The PyTorch frontend in TVM uses this tensor type information to decide if a torch op is invoked on a quantized tensor. See for example the case of converting adaptive avg pooling, which requires special care for quantized case, but in the Torch IR the same op aten::adaptive_avg_pool2d appears for both float and quantized input.

Without correct typing, we cannot convert serialized quantized PyTorch models. What happens right now is since Torch tells TVM that input tensor is float type, TVM incorrectly converts some quantized ops into float ops.

A repro script, tested on v1.5

import torch
from torch.quantization import QuantStub, DeQuantStub, default_qconfig


class AnnotatedConvModel(torch.nn.Module):
    def __init__(self):
        super(AnnotatedConvModel, self).__init__()
        self.qconfig = default_qconfig
        self.conv = torch.nn.Conv2d(3, 3, 3, bias=False).to(dtype=torch.float)
        self.quant = QuantStub()
        self.dequant = DeQuantStub()

    def forward(self, x):
        x = self.quant(x)
        x = self.conv(x)
        x = self.dequant(x)
        return x


def quantize_model(model, inp):
    model.qconfig = default_qconfig
    torch.quantization.prepare(model, inplace=True)
    model(inp)
    torch.quantization.convert(model, inplace=True)


def test_conv():
    inp = torch.rand(2, 3, 10, 10)
    annotated_conv_model = AnnotatedConvModel()
    quantize_model(annotated_conv_model, inp)
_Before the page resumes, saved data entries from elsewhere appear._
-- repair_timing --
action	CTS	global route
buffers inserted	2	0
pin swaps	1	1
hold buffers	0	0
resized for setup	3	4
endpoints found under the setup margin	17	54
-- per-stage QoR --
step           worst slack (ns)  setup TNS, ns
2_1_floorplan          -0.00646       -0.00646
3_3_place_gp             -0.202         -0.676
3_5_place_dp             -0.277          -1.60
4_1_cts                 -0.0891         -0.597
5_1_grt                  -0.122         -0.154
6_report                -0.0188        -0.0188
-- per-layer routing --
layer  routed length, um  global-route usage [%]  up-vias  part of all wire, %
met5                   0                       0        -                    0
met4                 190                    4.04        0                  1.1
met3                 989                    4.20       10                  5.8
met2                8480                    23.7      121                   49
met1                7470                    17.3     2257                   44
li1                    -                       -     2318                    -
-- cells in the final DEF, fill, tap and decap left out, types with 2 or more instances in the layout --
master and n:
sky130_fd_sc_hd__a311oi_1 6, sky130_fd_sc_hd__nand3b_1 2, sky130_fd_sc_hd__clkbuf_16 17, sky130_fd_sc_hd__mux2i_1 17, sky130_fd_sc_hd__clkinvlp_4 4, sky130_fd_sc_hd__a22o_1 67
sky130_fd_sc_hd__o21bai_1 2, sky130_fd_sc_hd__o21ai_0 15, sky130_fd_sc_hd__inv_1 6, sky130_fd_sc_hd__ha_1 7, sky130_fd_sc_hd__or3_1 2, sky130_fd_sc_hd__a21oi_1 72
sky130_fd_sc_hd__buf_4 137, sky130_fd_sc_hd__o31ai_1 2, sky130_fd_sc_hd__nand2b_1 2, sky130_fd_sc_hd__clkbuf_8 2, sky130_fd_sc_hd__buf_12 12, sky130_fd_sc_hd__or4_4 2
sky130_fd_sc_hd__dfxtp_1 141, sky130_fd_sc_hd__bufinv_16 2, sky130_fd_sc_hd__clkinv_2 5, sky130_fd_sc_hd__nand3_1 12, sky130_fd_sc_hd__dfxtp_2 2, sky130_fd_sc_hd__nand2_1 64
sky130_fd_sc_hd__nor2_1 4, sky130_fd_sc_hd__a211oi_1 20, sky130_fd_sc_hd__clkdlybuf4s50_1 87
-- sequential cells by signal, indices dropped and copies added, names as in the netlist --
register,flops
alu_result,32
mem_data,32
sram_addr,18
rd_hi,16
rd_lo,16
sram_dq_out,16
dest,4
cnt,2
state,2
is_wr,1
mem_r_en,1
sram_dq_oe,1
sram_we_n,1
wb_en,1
===== config.mk =====
export PLATFORM = sky130hd
export DESIGN_NAME = ft_module
export DESIGN_NICKNAME = d
export VERILOG_FILES = /design/src/rtl/ft_pkg.sv /design/src/rtl/ft_checkpoint_rf.sv /design/src/rtl/ft_module.sv
export SDC_FILE = /design/constraint.sdc
export NUM_CORES = 1
export LEC_CHECK = 0
export ABC_CLOCK_PERIOD_IN_PS = 12200
export BUFFER_PORTS_ARGS = -buffer_cell sky130_fd_sc_hd__buf_2
export CAP_MARGIN = 20
export CELL_PAD_IN_SITES_DETAIL_PLACEMENT = 0
export CELL_PAD_IN_SITES_GLOBAL_PLACEMENT = 1
export CORE_MARGIN = 1.5
export CORE_UTILIZATION = 56
export DETAILED_ROUTE_END_ITERATION = 10
export PLACE_DENSITY = 0.95
export REMOVE_ABC_BUFFERS = 1
export SYNTH_ARGS = -nofsm -noshare
export SYNTH_HDL_FRONTEND = slang
export SYNTH_HIERARCHICAL = 1
export SYNTH_SLANG_ARGS = --single-unit

===== constraint.sdc =====
create_clock -name clk_i -period 12.2 [get_ports clk_i]
set_clock_uncertainty 0.1 [all_clocks]
set_input_delay 3.66 -clock clk_i [delete_from_list [all_inputs] [get_ports clk_i]]
set_output_delay 3.66 -clock clk_i [all_outputs]
set_load 0.03 [all_outputs]
## config.mk

```make
export PLATFORM = sky130hd
export DESIGN_NAME = cla_adder_pipe
export DESIGN_NICKNAME = d
export VERILOG_FILES = /design/src/rtl/cla_adder_pipe.sv
export SDC_FILE = /design/constraint.sdc
export NUM_CORES = 1
export LEC_CHECK = 0
export BUFFER_PORTS_ARGS = -buffer_cell sky130_fd_sc_hd__buf_4
export CORE_ASPECT_RATIO = 0.9
export CORE_UTILIZATION = 50
export DETAILED_ROUTE_END_ITERATION = 7
export PLACE_DENSITY = 0.71
export SYNTH_ARGS = -nofsm -noshare
export SYNTH_HDL_FRONTEND = slang
export SYNTH_SLANG_ARGS = --single-unit
```

## constraint.sdc

```tcl
create_clock -name clk -period 3.55 [get_ports clk]
set_clock_uncertainty 0.2 [all_clocks]
set_input_delay 0.355 -clock clk [delete_from_list [all_inputs] [get_ports clk]]
set_output_delay 0.355 -clock clk [all_outputs]
set_load 0.01 [all_outputs]
```
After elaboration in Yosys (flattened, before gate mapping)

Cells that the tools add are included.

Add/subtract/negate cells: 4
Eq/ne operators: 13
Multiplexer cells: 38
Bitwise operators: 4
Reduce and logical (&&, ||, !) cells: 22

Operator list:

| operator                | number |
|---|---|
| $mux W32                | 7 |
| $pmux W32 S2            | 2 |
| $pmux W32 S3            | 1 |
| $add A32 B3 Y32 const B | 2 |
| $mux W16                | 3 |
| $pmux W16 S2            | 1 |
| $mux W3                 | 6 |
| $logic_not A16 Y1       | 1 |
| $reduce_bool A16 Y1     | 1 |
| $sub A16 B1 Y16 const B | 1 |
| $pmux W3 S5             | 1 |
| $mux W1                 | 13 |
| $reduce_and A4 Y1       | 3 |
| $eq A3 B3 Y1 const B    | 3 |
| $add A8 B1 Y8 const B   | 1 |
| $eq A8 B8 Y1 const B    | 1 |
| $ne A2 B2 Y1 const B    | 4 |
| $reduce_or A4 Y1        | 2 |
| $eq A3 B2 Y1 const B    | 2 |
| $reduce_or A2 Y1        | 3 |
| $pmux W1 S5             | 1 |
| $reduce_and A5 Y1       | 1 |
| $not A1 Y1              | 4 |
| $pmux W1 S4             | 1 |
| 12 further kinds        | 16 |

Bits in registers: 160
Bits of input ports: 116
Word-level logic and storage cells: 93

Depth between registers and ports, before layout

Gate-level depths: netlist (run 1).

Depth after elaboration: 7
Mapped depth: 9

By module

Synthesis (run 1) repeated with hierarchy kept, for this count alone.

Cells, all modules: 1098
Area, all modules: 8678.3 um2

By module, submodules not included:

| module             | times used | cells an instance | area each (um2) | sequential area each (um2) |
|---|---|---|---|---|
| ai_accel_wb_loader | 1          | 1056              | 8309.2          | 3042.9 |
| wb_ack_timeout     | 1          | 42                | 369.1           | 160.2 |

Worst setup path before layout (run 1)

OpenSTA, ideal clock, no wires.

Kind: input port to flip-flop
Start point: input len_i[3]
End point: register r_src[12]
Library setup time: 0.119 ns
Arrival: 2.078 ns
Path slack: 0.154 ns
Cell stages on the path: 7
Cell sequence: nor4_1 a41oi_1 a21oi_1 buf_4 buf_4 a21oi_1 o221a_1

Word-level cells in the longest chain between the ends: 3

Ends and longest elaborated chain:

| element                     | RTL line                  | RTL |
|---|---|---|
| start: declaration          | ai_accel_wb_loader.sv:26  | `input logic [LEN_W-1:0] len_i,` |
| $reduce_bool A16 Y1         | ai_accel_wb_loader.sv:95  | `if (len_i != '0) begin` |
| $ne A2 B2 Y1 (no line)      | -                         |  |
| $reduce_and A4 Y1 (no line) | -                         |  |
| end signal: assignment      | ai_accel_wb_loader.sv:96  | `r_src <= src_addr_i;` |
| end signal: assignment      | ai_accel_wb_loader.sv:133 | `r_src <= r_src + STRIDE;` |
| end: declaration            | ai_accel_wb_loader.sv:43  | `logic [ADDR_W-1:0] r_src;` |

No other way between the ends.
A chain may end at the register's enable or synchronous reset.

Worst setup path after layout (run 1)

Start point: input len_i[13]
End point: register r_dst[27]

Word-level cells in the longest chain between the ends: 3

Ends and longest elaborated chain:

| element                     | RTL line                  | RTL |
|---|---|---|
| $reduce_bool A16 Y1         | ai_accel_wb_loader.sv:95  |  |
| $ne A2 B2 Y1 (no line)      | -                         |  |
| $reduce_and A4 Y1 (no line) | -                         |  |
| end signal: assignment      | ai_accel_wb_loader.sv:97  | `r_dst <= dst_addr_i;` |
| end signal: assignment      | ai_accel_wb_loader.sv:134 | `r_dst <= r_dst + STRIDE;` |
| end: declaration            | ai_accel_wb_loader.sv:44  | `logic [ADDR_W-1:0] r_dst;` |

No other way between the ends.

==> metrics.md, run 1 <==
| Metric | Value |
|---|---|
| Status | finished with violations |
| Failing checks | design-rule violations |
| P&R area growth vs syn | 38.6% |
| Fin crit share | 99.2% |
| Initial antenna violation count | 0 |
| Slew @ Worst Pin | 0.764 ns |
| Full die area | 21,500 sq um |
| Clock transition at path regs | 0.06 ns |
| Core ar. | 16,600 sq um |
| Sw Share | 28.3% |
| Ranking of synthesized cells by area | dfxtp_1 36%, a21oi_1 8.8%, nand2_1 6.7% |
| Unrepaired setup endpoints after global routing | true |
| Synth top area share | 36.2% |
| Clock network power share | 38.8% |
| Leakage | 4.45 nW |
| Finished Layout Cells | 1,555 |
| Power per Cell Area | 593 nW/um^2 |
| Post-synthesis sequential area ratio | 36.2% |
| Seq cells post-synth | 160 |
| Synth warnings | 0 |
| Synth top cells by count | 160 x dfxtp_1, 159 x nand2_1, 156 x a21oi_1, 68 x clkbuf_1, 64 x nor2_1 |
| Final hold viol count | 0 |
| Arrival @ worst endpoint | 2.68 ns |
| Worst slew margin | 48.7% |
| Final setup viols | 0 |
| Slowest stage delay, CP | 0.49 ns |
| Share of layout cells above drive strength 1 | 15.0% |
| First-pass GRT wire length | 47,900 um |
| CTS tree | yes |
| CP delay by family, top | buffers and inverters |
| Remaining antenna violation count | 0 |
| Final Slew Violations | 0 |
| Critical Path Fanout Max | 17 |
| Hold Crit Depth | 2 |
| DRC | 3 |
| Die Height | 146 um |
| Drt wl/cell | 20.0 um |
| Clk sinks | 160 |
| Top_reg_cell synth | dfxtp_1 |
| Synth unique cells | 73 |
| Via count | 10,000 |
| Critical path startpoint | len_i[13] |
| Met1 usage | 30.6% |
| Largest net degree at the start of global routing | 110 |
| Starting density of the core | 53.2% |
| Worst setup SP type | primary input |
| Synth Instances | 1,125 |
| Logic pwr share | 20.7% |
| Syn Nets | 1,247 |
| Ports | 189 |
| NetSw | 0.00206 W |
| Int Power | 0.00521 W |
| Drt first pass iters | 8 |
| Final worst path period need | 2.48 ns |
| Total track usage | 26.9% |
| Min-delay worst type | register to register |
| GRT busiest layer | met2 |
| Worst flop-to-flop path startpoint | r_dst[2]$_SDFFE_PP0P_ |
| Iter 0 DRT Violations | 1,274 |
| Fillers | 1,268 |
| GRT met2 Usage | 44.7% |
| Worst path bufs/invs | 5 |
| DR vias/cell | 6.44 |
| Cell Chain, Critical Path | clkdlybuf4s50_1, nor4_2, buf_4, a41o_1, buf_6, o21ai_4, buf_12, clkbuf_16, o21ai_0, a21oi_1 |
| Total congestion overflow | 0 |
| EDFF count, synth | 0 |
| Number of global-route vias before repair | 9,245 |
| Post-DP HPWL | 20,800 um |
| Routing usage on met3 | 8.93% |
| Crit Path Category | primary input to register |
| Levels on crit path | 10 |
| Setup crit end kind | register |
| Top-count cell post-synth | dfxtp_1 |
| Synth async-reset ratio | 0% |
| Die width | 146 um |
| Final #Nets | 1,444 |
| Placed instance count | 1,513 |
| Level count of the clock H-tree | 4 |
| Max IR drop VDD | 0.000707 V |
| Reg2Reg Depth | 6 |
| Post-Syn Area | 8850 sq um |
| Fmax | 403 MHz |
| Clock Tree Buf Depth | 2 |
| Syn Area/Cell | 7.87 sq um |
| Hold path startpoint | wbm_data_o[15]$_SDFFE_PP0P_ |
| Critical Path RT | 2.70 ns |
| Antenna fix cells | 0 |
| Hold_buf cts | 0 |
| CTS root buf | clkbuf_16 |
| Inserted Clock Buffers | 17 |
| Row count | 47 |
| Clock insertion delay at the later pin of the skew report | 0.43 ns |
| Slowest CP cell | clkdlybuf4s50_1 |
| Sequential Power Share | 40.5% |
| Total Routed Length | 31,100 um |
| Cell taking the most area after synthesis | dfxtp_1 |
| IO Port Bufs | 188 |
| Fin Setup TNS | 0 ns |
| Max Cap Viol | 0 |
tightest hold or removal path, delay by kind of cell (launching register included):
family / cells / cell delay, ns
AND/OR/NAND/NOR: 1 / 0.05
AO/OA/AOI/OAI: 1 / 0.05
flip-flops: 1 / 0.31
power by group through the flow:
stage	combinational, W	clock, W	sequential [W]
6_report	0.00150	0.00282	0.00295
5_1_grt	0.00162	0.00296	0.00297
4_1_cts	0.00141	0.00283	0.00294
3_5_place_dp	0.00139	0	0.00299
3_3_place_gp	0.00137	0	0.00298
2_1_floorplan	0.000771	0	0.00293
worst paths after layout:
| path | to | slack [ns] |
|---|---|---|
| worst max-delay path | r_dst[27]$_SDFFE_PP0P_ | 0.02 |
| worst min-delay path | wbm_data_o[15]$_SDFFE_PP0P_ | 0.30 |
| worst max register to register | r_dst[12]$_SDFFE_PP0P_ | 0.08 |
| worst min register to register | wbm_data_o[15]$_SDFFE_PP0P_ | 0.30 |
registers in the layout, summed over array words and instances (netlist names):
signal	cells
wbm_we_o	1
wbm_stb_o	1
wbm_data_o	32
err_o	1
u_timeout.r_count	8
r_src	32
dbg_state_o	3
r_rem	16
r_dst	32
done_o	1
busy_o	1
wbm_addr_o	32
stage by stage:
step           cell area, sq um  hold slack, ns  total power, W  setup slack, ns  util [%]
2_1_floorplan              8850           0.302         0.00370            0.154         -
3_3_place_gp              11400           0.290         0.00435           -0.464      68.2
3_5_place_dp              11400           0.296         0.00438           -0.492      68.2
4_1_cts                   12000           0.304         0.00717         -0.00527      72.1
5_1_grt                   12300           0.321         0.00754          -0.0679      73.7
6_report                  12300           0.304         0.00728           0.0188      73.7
    trace = torch.jit.trace(annotated_conv_model, inp)
    torch._C._jit_pass_inline(trace.graph)
    print(trace.graph)

    torch.jit.save(trace, "trace.pt")
    trace = torch.jit.load("trace.pt")
    print(trace.graph)


test_conv()

Also posted on Github https://github.com/pytorch/pytorch/issues/39690

What if you run the graph on some sample data after you load the model?

You can use the type, but don’t rely on the shape since it will probably change every time you run the model with input of different shape

def test_conv():
    inp = torch.rand(2, 3, 10, 10)
    annotated_conv_model = AnnotatedConvModel()
    quantize_model(annotated_conv_model, inp)

    trace = torch.jit.trace(annotated_conv_model, inp)
    torch._C._jit_pass_inline(trace.graph)
    print(trace.graph)

    torch.jit.save(trace, "trace.pt")
    loaded = torch.jit.load("trace.pt")

    for i in range(5):
        out = loaded(torch.rand(2, 3, 10, 10))

    print(loaded.graph)

Tried running a loaded graph with some inputs, it still says

%Xq.1 : Tensor = quantized::conv2d(...)

@jerryzh168 COrrect me if I am wrong, but I think that’s what jit does irrespective of it being quantized or not. I believe we should talk to the JIT team to somehow allow dtype to be exposed.